_AIM OF THE TASK:_ Lines below containing the word "localparam" should be copied out.
+-------+
$ cat src/rtl/uart_fifo_mem.sv
// -----------------------------------------------------------------------------
// uart_fifo_mem
// DEPTH x DATA_W register array backing the UART transmit FIFO.
// One synchronous write port and one asynchronous (combinational) read port.
// The array is deliberately not reset: the control logic in uart_tx_fifo never
// exposes an entry that has not been written since reset.
//
// Parameters:
//   DATA_W  - word width
//   DEPTH   - number of entries
//   ADDR_W  - address width, $clog2(DEPTH)
//
// Ports:
//   clk    in   1       write clock (posedge)
//   we     in   1       write enable
//   waddr  in   ADDR_W  write address
//   wdata  in   DATA_W  write data
//   raddr  in   ADDR_W  read address
//   rdata  out  DATA_W  mem[raddr], combinational
// -----------------------------------------------------------------------------
module uart_fifo_mem #(
    parameter int DATA_W = 8,
    parameter int DEPTH  = 8,
    parameter int ADDR_W = $clog2(DEPTH)
) (
    input  logic              clk,
    input  logic              we,
    input  logic [ADDR_W-1:0] waddr,
    input  logic [DATA_W-1:0] wdata,
    input  logic [ADDR_W-1:0] raddr,
    output logic [DATA_W-1:0] rdata
);

    logic [DATA_W-1:0] mem_r [DEPTH];

    // Synchronous write port; storage carries no reset.
    always_ff @(posedge clk) begin
        if (we) begin
            mem_r[waddr] <= wdata;
        end
    end

    // Asynchronous read port: DEPTH is a power of two so raddr is always in range.
    assign rdata = mem_r[raddr];

endmodule : uart_fifo_mem
--- config.mk ---
export PLATFORM = sky130hd
export DESIGN_NAME = rate_tick_gen
export DESIGN_NICKNAME = d
export VERILOG_FILES = /design/src/rtl/rate_tick_gen.sv
export SDC_FILE = /design/constraint.sdc
export NUM_CORES = 1
export LEC_CHECK = 0
export ABC_AREA = 1
export CAP_MARGIN = 10
export CORE_AREA = 2 2 71 73
export DETAILED_ROUTE_END_ITERATION = 7
export DIE_AREA = 0 0 73 75
export PLACE_DENSITY = 0.82
export SLEW_MARGIN = 20
export SYNTH_ARGS = -nofsm -noshare
export SYNTH_HDL_FRONTEND = slang
export SYNTH_SLANG_ARGS = --single-unit
--- constraint.sdc ---
create_clock -name clock -period 5 [get_ports clock]
set_clock_uncertainty 0.15 [all_clocks]
set_input_delay 1.5 -clock clock [delete_from_list [all_inputs] [get_ports clock]]
set_output_delay 1.5 -clock clock [all_outputs]
set_load 0.01 [all_outputs]
--- src/rtl/rate_tick_gen.sv ---
`default_nettype none
// +--------------------------------------------------------------------------+
// | rate_tick_gen: switch-selected one-cycle enable tick for a display counter|
// | Optional SINGLE_STEP_EN adds a step input for manual ticks while held.   |
// | Revision: 1.0                                                            |
// +--------------------------------------------------------------------------+
module rate_tick_gen #(
  parameter int CLK_HZ = 50000000,
  parameter int CNT_W  = 28,
  parameter int TCNT_W = 8
) (
  input  logic              clock,
  input  logic              reset,
`ifdef SINGLE_STEP_EN
  input  logic              step,
`endif
  input  logic [1:0]        sel,
  input  logic              enable,
  output logic              tick,
  output logic [1:0]        active_sel,
  output logic [TCNT_W-1:0] tick_count,
  output logic              running
);

  typedef enum logic [1:0] {
    S_LOAD = 2'd0,
    S_RUN  = 2'd1,
    S_HOLD = 2'd2
  } state_t;

  localparam logic [CNT_W-1:0] RELOAD_1 = CNT_W'(CLK_HZ - 1);
  localparam logic [CNT_W-1:0] RELOAD_2 = CNT_W'(2 * CLK_HZ - 1);
  localparam logic [CNT_W-1:0] RELOAD_4 = CNT_W'(4 * CLK_HZ - 1);

  function automatic logic [CNT_W-1:0] reload_of(input logic [1:0] s);
    case (s)
      2'b00:   reload_of = '0;
      2'b01:   reload_of = RELOAD_1;
      2'b10:   reload_of = RELOAD_2;
      default: reload_of = RELOAD_4;
    endcase
  endfunction

  state_t             state, state_nxt;
  logic [CNT_W-1:0]   count, count_nxt;
  logic [TCNT_W-1:0]  tcnt_nxt;
  logic [1:0]         asel_nxt;
  logic               tick_nxt;
  logic               sel_chg;

  assign sel_chg = (sel != active_sel);

`ifdef SINGLE_STEP_EN
  logic step_q;
  logic step_rise;

  always_ff @(posedge clock) begin
    if (reset) step_q <= 1'b0;
    else       step_q <= step;
  end

  assign step_rise = step & ~step_q;
`endif

  always_comb begin
    state_nxt = state;
    count_nxt = count;
    tcnt_nxt  = tick_count;
    asel_nxt  = active_sel;
    tick_nxt  = 1'b0;
    case (state)
      S_LOAD: begin
        asel_nxt  = sel;
        count_nxt = reload_of(sel);
        state_nxt = enable ? S_RUN : S_HOLD;
      end
      S_RUN: begin
        // A sampled rate change abandons the partial period without a tick.
        if (sel_chg) begin
          state_nxt = S_LOAD;
        end else if (!enable) begin
          state_nxt = S_HOLD;
        end else if (count == '0) begin
          tick_nxt  = 1'b1;
          count_nxt = reload_of(active_sel);
          tcnt_nxt  = tick_count + 1'b1;
        end else begin
          count_nxt = count - 1'b1;
        end
      end
      S_HOLD: begin
        if (sel_chg) begin
          state_nxt = S_LOAD;
        end else if (enable) begin
          state_nxt = S_RUN;
        end
`ifdef SINGLE_STEP_EN
        else if (step_rise) begin
          tick_nxt  = 1'b1;
          count_nxt = reload_of(active_sel);
          tcnt_nxt  = tick_count + 1'b1;
        end
`endif
      end
      default: state_nxt = S_LOAD;
    endcase
  end

  always_ff @(posedge clock) begin
    if (reset) begin
      state      <= S_LOAD;
      count      <= '0;
      tick       <= 1'b0;
      tick_count <= '0;
      active_sel <= 2'b00;
      running    <= 1'b0;
    end else begin
      state      <= state_nxt;
      count      <= count_nxt;
      tick       <= tick_nxt;
      tick_count <= tcnt_nxt;
      active_sel <= asel_nxt;
      running    <= (state_nxt == S_RUN);
    end
  end

endmodule
`default_nettype wire

==> After elaboration in Yosys (flattened, before gate mapping) <==
Cells that the tools add are included.
{ "op_classes": {"n_addsub": 2, "eq_ne": 10, "muxes": 13, "bitwise": 3, "n_reduce_logical": 8} }
{ "op_table": {"columns": ["op", "count"], "rows": [
  ["28-bit one-hot mux with 3 select lines", 2],
  ["28-bit two-way mux", 3],
  ["28-bit one-hot mux with 2 select lines", 1],
  ["28-bit zero test", 1],
  ["28-bit by 1-bit subtractor with 28-bit output (second input constant)", 1],
  ["2-bit two-way mux", 5],
  ["8-bit by 1-bit adder with 8-bit output (second input constant)", 1],
  ["2-bit by 1-bit equality test with 1-bit output (second input constant)", 4],
  ["2-bit equality test (second input constant)", 3],
  ["2-bit zero test", 3],
  ["2-bit one-hot mux with 3 select lines", 1],
  ["2-bit != test (second input constant)", 2],
  ["4-bit AND reduction", 1],
  ["4-bit OR reduction", 1],
  ["1-bit NOT", 3],
  ["3-bit AND reduction", 1],
  ["2-bit != test", 1],
  ["2-bit nonzero test", 1],
  ["1-bit two-way mux", 1]
]} }
{ "totals": {"regBits": 42, "inputBits": 5, "output_inout_bits": 12, "wordCells": 42} }

==> Depth between registers and ports, before layout <==
Gate-level depths: netlist (run 1).
{ "logic_depth": {"depth_word": 6, "ltp_mapped": 14, "ltp_nobuf": 14} }

==> Worst setup path before layout (run 1) <==
Ideal clock, no wire load.
{ "synth_path": {"path_type": "in2reg", "start": "input sel[0]", "end": "register count[14]", "t_arrival_ps": 2405, "required_ps": 4740, "path_slack_ps": 2334, "stages": 7, "path_buffers": 1, "cell_sequence": "xnor2_1 -> nand3_1 -> nand2_2 -> clkbuf_2 -> or2_2 -> nand3_1 -> inv_1"} }
{ "synth_via": {"elab_chain_cells": 3} }
{ "synth_rtl": {"columns": ["item", "line_no", "text"], "rows": [
  ["start: declaration", "17", "input logic [1:0] sel,"],
  ["2-bit equality test, or another cell as far along", "36", "case (s)"],
  ["28-bit one-hot mux with 3 select lines or 2-bit != test (tied branches)", null, null],
  ["28-bit one-hot mux with 2 select lines or 3-bit AND reduction (tied branches)", null, null],
  ["end signal: assignment", "119", "count <= count_nxt;"],
  ["end: declaration", "45", "logic [CNT_W-1:0] count, count_nxt;"]
]} }
Several ways; a longest one is shown, not always the timed one.
A chain may end at the register's enable or synchronous reset.

==> Worst setup path in the final report (run 1) <==
{ "layout_path": {"start": "input sel[0]", "end": "register count[24]"} }
Same word-level chain as after synthesis.

==> reports/summary.md, run 1 <==
The maximum fanout count along the critical path is 33, and the initial standard-cell utilization of the core is 62.07%. Summed over its instances, the top area cell type makes up 29.07% of the synthesized netlist area. The run gives 2874 as the total via count after detailed routing. The most common cell after layout, fill and taps aside was sky130_fd_sc_hd__nand2_1. The tools report the category of the worst setup path capture point as a flop. The slew at the pin with the worst max-slew slack was 0.8459 ns; the total power divided by cell area was 308.6 mW/mm^2.

Post-CTS repair changed the size of 0 cells. In the layout the commonest cells are sky130_fd_sc_hd__nand2_1 (95), sky130_fd_sc_hd__nor2_1 (61), sky130_fd_sc_hd__inv_1 (58). TritonCTS built the clock tree. Setup repair after global routing left no endpoint under its margin.

The count of unresolved DRC violations after routing was 0; the sequential cell area was 840.8 sq um. The final period demand of the worst path was 3.431 ns; the number of nets still failing antenna checks after routing was 0. Data on the critical path is required at its endpoint by 5.04 ns. Once layout is complete, the utilization of the core stands at 68.19%. For this run, the register share of the synthesized area comes to 29.07%. Headroom to the max-slew limit came out at 43.54%. The run gives 0 as the number of buffers inserted by hold repair at cts.

The number of synthesized flops with an enable pin was 0; the floorplan die height was 75 um. Data arrives at the worst endpoint at 3.47 ns. The die outline width came out at 73 um. The run gives 0.0009807 W as the total design power. The number of clock buffers inserted by TritonCTS is 5, and the worst slack at placement is 1.267 ns.

The detailed router's first-iteration violation count is 195, and the number of top-level design ports is 17. The clock reaches the later pin of the worst-skew pair after 0.30 ns. After technology mapping, the gate count stands at 453. Static timing analysis puts the maximum clock frequency at 291.5 MHz.

Via-per-instance ratio: 5.516. IR analysis of the VDD net gives a maximum drop of 0.2291 mV. The largest net degree at the start of global routing is 34, and the synthesis warning total is 0.

Across all setup checks in the final design, the least slack found is 1.569 ns. The net count of the finished layout is 482. Global routing used 27.83% of the available tracks. The biggest area contributor in the post-synthesis netlist is sky130_fd_sc_hd__dfxtp_1. The analysis attributes to cell leakage a power of 1.499 nW. Input and output buffers added on the ports amount to 16. Dividing the final minimum period by the clock period gives 68.62%. For the number of max-cap violations, the log shows 0. STA classifies the critical path startpoint as an input pin. The count of inserted antenna diode cells is 0, and the full die area is 0.005475 sq mm.

The total setup violations reported at the end of the flow is 0. In this run, synthesis produced a sequential element count of 42. The first detailed-routing pass ran for 5 iterations. The tree built by TritonCTS fans out to 42 sinks. Cells with a size suffix above 1 make up 8.565% of the layout. The number of global-route vias before repair was 2653.

The tools report the area of all placed cells without fillers as 0.003178 sq mm. The flow ran to the end, and the final reports show no timing, DRC or antenna violations. For the number of standard-cell rows in the floorplan, the log shows 25. The tools report the initial antenna violation count as 0. The congestion estimate from routability-driven global placement came to 0.9283. For the summed instance area of the synthesized netlist, the log shows 0.002893 sq mm. In the post-synthesis netlist, the biggest area contributors are sky130_fd_sc_hd__dfxtp_1 (29%), sky130_fd_sc_hd__nand2_1 (12%), sky130_fd_sc_hd__nor2_1 (7.9%), sky130_fd_sc_hd__inv_1 (7.5%), sky130_fd_sc_hd__nand3_1 (6.1%). For the final hold violation count, the log shows 0. The most used flip-flop cell after synthesis is sky130_fd_sc_hd__dfxtp_1.

The clock tree buffer depth is 2, and the cell area after placement is 0.003069 sq mm. In this run the standard cell core region covers 0.004661 sq mm. The path class of the lowest-slack min-delay path is reg -> reg.

After detailed routing, the average wire length per cell comes to 13.19 um. The H-tree level count is 2. The kind of critical path is in -> reg. Counting flops with an async set or reset pin after synthesis yields a share of 0%.

Counting the fill cells in the layout gives 430. Counting every net in the synthesized netlist gives 469. A synthesized cell averages 6.386 sq um.

The final setup TNS was 0 ns; the total grt overflow was 0. The first global-routing pass estimated 11.80 mm of wire. The logs give 0 for the post-CTS repair timing setup buffer count and 5.214 mm for the final HPWL from detailed placement.

Number of distinct library cells after synthesis: 32. The max-slew violation total from the final report was 0; the clock-pin slew of the registers on the worst-case setup and hold paths was 0.08 ns. Total length of routed wires: 6.870 mm. The root buffer cell is sky130_fd_sc_hd__clkbuf_8. In the final layout, the multi-input gates occupy 0.001755 sq mm.

The post-synthesis to final-layout area growth is 9.862%.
+-------+
_SOLUTION TO THIS PROBLEM:_
  localparam logic [CNT_W-1:0] RELOAD_1 = CNT_W'(CLK_HZ - 1);
  localparam logic [CNT_W-1:0] RELOAD_2 = CNT_W'(2 * CLK_HZ - 1);
  localparam logic [CNT_W-1:0] RELOAD_4 = CNT_W'(4 * CLK_HZ - 1);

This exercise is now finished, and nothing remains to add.